PROBLEM: Retype word for word the lines of the data below, from the first to the one bearing "localparam int AW", with that one included.

--- PROVIDED DATA Enclosed Below ---

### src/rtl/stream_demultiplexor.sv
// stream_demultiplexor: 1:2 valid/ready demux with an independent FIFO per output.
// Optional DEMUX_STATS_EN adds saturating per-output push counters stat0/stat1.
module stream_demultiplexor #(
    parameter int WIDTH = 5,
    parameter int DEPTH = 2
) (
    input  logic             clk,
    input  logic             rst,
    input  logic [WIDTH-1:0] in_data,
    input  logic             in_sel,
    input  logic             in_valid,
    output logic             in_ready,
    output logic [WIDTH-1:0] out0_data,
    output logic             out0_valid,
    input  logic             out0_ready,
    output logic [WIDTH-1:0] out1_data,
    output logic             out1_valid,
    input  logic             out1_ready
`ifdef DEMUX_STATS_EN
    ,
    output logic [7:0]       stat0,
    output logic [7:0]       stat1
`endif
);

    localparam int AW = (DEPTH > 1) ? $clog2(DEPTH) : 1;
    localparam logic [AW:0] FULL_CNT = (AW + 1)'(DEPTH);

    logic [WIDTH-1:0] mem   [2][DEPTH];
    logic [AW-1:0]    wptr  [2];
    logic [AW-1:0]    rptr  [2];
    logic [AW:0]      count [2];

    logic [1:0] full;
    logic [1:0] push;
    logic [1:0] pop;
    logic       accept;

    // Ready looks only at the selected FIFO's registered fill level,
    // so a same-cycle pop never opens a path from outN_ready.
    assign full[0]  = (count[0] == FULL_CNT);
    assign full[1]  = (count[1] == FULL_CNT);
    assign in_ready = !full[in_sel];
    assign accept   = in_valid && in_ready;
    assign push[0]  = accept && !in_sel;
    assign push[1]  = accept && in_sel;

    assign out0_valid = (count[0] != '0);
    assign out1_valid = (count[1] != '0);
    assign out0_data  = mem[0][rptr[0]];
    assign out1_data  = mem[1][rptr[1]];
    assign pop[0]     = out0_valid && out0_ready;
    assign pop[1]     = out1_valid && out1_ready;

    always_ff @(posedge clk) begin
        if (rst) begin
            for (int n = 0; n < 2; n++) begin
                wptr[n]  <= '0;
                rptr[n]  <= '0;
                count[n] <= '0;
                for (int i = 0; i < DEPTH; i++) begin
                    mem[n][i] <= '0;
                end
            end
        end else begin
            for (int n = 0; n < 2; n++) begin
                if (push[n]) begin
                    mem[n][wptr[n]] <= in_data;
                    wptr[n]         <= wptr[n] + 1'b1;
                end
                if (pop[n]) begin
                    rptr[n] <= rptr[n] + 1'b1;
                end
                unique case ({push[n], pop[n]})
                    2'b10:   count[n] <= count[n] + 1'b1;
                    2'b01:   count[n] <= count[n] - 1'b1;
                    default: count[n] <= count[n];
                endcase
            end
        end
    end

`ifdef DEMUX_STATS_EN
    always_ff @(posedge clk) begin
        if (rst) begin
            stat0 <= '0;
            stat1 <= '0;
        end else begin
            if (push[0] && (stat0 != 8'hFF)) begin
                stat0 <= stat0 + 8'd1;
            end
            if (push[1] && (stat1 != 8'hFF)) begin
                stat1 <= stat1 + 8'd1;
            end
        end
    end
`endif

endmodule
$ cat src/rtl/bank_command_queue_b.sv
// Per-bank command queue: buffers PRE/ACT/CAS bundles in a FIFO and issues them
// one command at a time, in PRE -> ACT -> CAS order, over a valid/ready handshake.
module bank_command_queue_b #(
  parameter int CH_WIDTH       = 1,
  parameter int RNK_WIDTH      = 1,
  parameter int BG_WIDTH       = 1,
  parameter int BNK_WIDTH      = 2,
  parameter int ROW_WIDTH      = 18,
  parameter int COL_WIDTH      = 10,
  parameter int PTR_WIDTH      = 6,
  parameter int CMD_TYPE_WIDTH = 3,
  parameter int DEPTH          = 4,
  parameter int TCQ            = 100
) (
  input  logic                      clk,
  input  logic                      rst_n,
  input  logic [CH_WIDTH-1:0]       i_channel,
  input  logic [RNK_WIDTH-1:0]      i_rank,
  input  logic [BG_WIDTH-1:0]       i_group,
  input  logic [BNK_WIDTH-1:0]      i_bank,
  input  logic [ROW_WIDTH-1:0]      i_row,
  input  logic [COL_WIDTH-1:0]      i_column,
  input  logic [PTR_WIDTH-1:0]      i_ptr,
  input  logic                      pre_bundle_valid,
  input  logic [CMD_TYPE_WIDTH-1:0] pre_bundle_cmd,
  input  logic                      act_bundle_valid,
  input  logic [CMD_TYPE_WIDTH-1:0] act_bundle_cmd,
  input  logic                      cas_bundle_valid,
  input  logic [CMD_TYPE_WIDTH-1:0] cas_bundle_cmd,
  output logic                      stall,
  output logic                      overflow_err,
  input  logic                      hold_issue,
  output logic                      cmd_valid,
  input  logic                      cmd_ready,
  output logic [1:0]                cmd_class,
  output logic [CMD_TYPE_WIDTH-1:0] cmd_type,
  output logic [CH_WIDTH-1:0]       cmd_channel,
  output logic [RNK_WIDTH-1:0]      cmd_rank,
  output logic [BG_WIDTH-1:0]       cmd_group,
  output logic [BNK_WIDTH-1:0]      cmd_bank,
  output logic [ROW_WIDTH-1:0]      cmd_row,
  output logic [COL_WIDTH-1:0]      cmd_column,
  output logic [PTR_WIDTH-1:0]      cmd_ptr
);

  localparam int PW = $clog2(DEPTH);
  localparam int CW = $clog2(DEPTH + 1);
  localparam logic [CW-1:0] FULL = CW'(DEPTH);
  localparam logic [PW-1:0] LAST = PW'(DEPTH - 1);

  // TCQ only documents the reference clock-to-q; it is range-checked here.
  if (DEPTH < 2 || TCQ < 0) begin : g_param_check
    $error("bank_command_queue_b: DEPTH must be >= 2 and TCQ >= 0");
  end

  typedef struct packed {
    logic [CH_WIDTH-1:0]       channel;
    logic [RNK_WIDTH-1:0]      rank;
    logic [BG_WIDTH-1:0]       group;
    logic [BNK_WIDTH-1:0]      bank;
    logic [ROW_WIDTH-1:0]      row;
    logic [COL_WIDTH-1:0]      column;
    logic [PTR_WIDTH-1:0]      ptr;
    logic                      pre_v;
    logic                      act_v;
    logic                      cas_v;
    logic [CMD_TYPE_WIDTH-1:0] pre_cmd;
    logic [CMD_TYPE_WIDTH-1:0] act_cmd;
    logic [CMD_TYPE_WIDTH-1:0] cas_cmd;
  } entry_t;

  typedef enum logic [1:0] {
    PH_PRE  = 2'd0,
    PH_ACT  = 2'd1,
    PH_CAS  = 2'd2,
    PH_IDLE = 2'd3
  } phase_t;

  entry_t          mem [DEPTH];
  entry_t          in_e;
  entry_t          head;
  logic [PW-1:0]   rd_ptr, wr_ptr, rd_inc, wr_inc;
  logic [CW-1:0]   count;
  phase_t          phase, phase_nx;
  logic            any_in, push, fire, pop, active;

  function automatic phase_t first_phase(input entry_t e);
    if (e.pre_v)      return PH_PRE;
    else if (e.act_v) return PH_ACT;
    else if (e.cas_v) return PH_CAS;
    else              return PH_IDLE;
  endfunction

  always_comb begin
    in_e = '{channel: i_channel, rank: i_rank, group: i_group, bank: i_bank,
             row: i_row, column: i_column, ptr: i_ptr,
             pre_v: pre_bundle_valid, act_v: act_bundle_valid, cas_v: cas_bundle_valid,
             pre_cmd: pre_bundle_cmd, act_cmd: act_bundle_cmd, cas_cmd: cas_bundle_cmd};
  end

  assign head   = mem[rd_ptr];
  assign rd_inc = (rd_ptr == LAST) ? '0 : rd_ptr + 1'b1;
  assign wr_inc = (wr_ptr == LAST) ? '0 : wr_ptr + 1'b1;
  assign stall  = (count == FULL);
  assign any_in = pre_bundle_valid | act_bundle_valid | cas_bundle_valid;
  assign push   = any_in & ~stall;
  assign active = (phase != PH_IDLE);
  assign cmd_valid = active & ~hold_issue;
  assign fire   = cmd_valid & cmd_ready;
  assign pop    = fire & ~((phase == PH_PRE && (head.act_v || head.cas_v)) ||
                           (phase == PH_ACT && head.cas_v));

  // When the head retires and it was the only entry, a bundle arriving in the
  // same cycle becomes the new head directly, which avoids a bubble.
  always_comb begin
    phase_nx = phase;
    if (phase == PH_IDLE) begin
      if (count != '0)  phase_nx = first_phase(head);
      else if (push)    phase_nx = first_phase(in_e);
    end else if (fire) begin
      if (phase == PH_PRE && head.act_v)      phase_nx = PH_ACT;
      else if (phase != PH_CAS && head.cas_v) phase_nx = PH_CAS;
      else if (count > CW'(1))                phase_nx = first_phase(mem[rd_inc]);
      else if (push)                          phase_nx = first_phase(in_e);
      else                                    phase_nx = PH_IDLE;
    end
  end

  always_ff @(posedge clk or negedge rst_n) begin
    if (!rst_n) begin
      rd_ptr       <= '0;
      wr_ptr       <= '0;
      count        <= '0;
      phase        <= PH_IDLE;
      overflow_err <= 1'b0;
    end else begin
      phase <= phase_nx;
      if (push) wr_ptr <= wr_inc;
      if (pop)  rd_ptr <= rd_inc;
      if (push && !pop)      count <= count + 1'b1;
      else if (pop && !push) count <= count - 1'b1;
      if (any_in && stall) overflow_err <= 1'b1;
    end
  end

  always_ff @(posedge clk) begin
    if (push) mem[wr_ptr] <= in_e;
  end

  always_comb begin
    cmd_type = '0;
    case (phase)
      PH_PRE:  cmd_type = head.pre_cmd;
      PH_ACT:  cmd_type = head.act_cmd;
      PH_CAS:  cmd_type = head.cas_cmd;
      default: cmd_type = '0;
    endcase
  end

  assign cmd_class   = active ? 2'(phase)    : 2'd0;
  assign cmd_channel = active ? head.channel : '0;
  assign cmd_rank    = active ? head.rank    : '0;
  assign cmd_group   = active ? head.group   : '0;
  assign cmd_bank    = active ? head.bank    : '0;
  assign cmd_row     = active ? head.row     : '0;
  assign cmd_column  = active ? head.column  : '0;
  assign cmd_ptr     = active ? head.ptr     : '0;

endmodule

--- End of Enclosed PROVIDED DATA ---

RESPONSE:
### src/rtl/stream_demultiplexor.sv
// stream_demultiplexor: 1:2 valid/ready demux with an independent FIFO per output.
// Optional DEMUX_STATS_EN adds saturating per-output push counters stat0/stat1.
module stream_demultiplexor #(
    parameter int WIDTH = 5,
    parameter int DEPTH = 2
) (
    input  logic             clk,
    input  logic             rst,
    input  logic [WIDTH-1:0] in_data,
    input  logic             in_sel,
    input  logic             in_valid,
    output logic             in_ready,
    output logic [WIDTH-1:0] out0_data,
    output logic             out0_valid,
    input  logic             out0_ready,
    output logic [WIDTH-1:0] out1_data,
    output logic             out1_valid,
    input  logic             out1_ready
`ifdef DEMUX_STATS_EN
    ,
    output logic [7:0]       stat0,
    output logic [7:0]       stat1
`endif
);

    localparam int AW = (DEPTH > 1) ? $clog2(DEPTH) : 1;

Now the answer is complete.